*Assignment:* Both the line below containing "post-route-period-util_pct 97.7 \" and the line containing "sky130_fd_sc_hd__buf_4 | 46 | 51 |", along with every line between them, should be repeated exactly; no other line belongs in the answer.

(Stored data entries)
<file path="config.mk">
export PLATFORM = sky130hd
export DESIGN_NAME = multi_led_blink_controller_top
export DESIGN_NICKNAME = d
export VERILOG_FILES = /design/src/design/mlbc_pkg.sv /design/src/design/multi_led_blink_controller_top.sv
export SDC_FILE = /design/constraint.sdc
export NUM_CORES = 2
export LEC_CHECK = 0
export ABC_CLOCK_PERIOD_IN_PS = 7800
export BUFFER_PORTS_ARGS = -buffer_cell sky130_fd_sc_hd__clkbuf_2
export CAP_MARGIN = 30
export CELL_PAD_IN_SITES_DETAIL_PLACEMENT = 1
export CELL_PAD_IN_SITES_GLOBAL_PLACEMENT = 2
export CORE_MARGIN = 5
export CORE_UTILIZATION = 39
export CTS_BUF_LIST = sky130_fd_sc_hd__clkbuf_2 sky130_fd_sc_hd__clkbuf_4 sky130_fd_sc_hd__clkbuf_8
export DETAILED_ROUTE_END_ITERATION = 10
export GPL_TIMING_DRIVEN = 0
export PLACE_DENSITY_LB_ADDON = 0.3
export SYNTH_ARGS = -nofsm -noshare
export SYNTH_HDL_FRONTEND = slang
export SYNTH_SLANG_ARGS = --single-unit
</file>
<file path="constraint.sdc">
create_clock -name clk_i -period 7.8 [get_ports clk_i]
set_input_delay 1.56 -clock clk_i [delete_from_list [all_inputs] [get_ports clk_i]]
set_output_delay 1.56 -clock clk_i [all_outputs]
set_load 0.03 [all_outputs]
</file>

---

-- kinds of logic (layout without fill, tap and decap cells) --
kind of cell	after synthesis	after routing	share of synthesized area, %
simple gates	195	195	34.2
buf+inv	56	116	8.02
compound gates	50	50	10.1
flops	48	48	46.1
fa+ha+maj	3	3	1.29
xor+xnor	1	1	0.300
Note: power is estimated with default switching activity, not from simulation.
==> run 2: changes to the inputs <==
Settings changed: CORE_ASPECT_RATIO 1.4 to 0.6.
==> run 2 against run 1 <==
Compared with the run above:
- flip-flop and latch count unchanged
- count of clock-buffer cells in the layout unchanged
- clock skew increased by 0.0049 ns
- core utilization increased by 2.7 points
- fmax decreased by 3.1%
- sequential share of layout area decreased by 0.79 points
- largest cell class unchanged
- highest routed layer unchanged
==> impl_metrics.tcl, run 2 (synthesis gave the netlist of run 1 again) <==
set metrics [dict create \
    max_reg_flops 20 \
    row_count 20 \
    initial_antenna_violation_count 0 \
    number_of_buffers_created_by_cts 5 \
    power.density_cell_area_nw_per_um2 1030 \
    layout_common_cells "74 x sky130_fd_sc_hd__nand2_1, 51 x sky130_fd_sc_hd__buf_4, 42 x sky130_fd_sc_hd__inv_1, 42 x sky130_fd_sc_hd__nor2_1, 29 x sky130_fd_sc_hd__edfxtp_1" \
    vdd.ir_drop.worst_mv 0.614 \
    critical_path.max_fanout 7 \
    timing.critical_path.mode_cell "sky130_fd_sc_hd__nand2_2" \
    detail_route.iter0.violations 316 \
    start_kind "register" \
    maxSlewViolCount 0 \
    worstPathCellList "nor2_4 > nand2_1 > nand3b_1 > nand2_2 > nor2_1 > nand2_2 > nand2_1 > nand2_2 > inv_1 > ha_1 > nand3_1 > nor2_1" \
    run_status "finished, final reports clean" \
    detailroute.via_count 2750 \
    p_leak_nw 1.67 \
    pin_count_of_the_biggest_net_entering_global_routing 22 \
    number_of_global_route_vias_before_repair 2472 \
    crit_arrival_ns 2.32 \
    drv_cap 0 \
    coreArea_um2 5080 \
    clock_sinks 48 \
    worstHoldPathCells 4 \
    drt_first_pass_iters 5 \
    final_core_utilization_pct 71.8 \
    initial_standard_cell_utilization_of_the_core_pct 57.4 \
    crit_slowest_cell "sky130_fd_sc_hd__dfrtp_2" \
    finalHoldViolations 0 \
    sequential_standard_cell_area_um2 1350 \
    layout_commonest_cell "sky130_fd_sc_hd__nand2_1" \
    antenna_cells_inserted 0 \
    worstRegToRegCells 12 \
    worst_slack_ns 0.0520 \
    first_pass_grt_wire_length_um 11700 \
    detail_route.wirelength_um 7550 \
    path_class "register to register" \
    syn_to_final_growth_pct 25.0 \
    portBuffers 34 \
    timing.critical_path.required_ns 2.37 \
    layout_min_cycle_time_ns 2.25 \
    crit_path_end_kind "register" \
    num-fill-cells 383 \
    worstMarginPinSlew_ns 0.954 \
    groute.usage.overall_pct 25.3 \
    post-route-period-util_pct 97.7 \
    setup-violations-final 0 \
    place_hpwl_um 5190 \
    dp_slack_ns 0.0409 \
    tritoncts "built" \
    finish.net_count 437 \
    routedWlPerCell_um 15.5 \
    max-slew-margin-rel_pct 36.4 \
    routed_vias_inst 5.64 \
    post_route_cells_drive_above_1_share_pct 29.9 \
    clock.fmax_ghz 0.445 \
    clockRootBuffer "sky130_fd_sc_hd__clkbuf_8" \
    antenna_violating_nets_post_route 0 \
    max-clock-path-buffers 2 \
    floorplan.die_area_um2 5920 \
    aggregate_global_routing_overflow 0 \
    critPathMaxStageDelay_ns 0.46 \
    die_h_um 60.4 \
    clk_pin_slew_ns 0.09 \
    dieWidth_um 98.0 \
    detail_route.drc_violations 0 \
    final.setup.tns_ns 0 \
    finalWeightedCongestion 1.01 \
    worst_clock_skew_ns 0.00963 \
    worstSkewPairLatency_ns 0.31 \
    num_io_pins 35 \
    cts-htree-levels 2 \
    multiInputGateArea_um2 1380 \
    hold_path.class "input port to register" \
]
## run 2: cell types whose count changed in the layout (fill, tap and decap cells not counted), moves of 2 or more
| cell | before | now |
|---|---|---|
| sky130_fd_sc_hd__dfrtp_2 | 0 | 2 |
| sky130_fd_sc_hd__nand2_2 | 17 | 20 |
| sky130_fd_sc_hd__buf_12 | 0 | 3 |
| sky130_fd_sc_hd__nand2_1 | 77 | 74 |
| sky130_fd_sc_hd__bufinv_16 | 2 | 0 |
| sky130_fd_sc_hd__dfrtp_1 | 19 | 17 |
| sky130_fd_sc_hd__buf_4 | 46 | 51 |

*Exercise output:*
    post-route-period-util_pct 97.7 \
    setup-violations-final 0 \
    place_hpwl_um 5190 \
    dp_slack_ns 0.0409 \
    tritoncts "built" \
    finish.net_count 437 \
    routedWlPerCell_um 15.5 \
    max-slew-margin-rel_pct 36.4 \
    routed_vias_inst 5.64 \
    post_route_cells_drive_above_1_share_pct 29.9 \
    clock.fmax_ghz 0.445 \
    clockRootBuffer "sky130_fd_sc_hd__clkbuf_8" \
    antenna_violating_nets_post_route 0 \
    max-clock-path-buffers 2 \
    floorplan.die_area_um2 5920 \
    aggregate_global_routing_overflow 0 \
    critPathMaxStageDelay_ns 0.46 \
    die_h_um 60.4 \
    clk_pin_slew_ns 0.09 \
    dieWidth_um 98.0 \
    detail_route.drc_violations 0 \
    final.setup.tns_ns 0 \
    finalWeightedCongestion 1.01 \
    worst_clock_skew_ns 0.00963 \
    worstSkewPairLatency_ns 0.31 \
    num_io_pins 35 \
    cts-htree-levels 2 \
    multiInputGateArea_um2 1380 \
    hold_path.class "input port to register" \
]
## run 2: cell types whose count changed in the layout (fill, tap and decap cells not counted), moves of 2 or more
| cell | before | now |
|---|---|---|
| sky130_fd_sc_hd__dfrtp_2 | 0 | 2 |
| sky130_fd_sc_hd__nand2_2 | 17 | 20 |
| sky130_fd_sc_hd__buf_12 | 0 | 3 |
| sky130_fd_sc_hd__nand2_1 | 77 | 74 |
| sky130_fd_sc_hd__bufinv_16 | 2 | 0 |
| sky130_fd_sc_hd__dfrtp_1 | 19 | 17 |
| sky130_fd_sc_hd__buf_4 | 46 | 51 |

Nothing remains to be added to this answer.